Editoriali - Nuccio Carrara

Alta politica, finalmente. Si sentiva il bisogno che qualcuno in questa noiosa campagna elettorale cominciasse a volare alto. Finiamola con l’Alitalia, gli stipendi, le pensioni, le tasse, il caro-vita. Ci sono cose ben più importanti per gli Italiani e, soprattutto, per le Italiane. Quali? La “verticalità” delle donne, ad esempio. Basta col solito Berlusconi che le vede sempre “orizzontali”. Date retta alla Santanché, l’unica che è riuscita ad andare dritto al cuore del problema, non votatelo. Se poi c’è qualcuno che ancora osa pensare che per le donne ci siano altre priorità, si sbaglia.
 La Mussolini, per citare una autorità in materia, la smetta di difendere il candidato premier del Popolo della libertà. Non ci venga a raccontare che stavolta per vincere prometterà più verticalità per tutte. Le solite promesse elettorali non incantano più.
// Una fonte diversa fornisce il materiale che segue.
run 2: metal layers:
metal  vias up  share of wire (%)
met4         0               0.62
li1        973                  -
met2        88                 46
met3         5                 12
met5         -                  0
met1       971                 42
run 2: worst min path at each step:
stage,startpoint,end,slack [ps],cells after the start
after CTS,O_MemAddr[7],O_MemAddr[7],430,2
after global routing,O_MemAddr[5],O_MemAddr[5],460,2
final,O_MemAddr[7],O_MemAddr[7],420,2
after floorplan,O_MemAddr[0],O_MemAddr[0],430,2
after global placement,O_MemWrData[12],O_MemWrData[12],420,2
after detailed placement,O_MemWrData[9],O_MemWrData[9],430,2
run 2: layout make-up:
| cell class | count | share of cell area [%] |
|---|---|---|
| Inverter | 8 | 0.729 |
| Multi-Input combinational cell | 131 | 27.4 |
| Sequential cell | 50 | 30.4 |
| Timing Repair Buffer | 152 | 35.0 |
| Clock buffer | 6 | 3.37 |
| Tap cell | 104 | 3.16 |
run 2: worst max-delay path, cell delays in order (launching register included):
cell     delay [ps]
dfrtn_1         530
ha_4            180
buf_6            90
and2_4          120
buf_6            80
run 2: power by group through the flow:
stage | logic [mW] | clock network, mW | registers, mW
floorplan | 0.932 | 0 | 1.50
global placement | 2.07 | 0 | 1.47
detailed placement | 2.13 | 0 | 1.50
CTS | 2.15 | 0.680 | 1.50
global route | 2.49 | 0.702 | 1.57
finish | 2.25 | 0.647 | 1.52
Meno male che sulla spinosa questione è intervenuto suo nonno. In sogno, naturalmente. Le è apparso dopo essersi rigirato alquanto nella tomba a causa della sua rinnovata frequentazione  (sembra in veste di “valletta”) del nemico numero uno del “male assoluto”, già vecchio estimatore del più grande statista del Novecento.
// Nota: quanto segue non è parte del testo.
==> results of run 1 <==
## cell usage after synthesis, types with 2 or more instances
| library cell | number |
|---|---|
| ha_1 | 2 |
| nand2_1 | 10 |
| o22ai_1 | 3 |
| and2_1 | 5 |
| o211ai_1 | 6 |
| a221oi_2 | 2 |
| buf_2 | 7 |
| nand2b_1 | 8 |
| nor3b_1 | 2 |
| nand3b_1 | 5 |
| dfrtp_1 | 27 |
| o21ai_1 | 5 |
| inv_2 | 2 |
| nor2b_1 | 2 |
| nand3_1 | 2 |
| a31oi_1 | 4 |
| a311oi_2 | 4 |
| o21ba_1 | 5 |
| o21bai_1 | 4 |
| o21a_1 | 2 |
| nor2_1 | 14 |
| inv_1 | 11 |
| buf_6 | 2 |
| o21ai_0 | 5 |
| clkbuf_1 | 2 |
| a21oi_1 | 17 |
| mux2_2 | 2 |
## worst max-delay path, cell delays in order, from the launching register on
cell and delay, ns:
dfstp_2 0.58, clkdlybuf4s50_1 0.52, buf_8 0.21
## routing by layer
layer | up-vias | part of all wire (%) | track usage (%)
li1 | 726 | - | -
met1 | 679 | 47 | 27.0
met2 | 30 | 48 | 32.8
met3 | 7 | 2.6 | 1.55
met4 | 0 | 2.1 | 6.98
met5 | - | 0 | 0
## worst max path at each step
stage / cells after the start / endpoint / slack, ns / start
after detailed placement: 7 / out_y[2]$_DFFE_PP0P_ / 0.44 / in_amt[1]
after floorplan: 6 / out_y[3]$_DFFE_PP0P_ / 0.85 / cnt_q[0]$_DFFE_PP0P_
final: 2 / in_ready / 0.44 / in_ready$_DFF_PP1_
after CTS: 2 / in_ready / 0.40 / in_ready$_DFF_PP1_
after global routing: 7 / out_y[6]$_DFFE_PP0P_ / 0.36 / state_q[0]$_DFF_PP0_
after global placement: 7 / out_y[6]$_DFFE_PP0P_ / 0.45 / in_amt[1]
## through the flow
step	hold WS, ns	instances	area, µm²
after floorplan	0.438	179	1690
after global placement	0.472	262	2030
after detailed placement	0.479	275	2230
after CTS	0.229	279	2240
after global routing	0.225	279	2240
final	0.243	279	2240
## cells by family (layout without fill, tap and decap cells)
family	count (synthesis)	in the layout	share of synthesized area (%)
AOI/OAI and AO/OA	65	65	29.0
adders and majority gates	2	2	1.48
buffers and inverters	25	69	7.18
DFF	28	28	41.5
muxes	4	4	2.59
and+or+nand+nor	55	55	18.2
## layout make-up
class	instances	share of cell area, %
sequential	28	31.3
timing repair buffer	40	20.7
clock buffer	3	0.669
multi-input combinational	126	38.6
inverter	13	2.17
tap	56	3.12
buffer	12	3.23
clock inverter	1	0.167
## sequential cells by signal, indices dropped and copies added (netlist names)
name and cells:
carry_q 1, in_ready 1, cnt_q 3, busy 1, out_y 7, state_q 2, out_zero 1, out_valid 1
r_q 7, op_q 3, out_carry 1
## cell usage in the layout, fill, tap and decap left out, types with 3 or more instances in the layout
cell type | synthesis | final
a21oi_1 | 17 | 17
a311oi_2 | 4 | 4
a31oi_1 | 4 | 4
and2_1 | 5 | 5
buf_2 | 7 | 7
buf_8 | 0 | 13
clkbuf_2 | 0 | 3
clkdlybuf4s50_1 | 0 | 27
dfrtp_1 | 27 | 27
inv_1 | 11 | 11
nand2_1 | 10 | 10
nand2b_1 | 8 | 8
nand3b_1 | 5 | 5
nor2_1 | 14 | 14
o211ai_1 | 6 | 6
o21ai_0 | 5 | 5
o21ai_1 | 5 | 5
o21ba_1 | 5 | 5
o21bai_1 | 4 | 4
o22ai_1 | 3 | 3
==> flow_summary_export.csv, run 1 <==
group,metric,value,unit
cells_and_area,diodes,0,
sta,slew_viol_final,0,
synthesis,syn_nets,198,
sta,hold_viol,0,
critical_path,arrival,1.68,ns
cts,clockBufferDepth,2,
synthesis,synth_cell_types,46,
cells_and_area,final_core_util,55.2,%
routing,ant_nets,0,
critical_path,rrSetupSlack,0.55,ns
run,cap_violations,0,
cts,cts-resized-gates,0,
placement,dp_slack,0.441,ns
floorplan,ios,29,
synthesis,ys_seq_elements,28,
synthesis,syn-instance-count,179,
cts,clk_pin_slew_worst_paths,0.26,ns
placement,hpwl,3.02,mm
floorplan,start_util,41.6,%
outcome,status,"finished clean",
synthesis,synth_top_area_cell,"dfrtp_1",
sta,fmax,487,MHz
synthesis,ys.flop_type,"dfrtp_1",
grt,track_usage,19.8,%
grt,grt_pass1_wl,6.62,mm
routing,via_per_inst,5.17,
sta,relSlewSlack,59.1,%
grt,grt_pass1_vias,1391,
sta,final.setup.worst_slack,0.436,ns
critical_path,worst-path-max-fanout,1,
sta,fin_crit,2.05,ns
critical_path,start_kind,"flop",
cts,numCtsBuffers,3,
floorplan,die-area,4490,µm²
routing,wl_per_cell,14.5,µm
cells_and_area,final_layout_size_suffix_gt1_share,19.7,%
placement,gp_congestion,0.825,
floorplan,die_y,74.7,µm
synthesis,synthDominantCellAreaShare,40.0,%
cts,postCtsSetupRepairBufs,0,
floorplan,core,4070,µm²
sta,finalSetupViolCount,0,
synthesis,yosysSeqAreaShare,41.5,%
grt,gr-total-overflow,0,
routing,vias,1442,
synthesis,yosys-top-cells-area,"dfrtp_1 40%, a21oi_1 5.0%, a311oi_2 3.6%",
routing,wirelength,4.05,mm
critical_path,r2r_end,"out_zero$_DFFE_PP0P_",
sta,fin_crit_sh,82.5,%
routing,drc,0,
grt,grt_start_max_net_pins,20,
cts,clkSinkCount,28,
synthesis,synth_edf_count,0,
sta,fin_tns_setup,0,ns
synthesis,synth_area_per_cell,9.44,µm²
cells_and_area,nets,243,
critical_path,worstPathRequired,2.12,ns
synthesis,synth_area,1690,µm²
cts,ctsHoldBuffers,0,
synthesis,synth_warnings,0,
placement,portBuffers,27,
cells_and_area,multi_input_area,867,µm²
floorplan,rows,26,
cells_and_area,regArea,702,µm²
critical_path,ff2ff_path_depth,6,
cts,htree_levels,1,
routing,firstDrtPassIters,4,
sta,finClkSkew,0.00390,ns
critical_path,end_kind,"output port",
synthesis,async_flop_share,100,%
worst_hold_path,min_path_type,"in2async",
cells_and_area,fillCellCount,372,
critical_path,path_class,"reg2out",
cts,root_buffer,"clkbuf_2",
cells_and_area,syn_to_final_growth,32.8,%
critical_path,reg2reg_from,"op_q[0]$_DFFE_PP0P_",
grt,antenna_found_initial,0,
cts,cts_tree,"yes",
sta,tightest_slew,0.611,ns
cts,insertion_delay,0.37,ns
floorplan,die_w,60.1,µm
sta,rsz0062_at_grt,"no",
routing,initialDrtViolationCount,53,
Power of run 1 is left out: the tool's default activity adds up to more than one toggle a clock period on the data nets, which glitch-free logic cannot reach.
Ma delle dichiarazioni del nonno fa trapelare molto poco e purtroppo non possiamo offrirvi il virgolettato del Duce. Tuttavia sembra fuori discussione la sua predilezione per la “orizzontalità” (politica?) delle donne. Proprio come il Berlusca. Non avrebbe potuto essere diversamente.
Ma non finisce qui. Dopo aver volato così alto c’è qualche problema nell’atterraggio. La Santanchè ha già fatto sapere che dopo le elezioni “coerentemente” con il suo modo di pensare (quale?) voterà la fiducia al futuro governo Berlusconi a prescindere da qualsiasi postura, fosse anche quella orizzontale. Evviva, più libertà di scelta per tutte.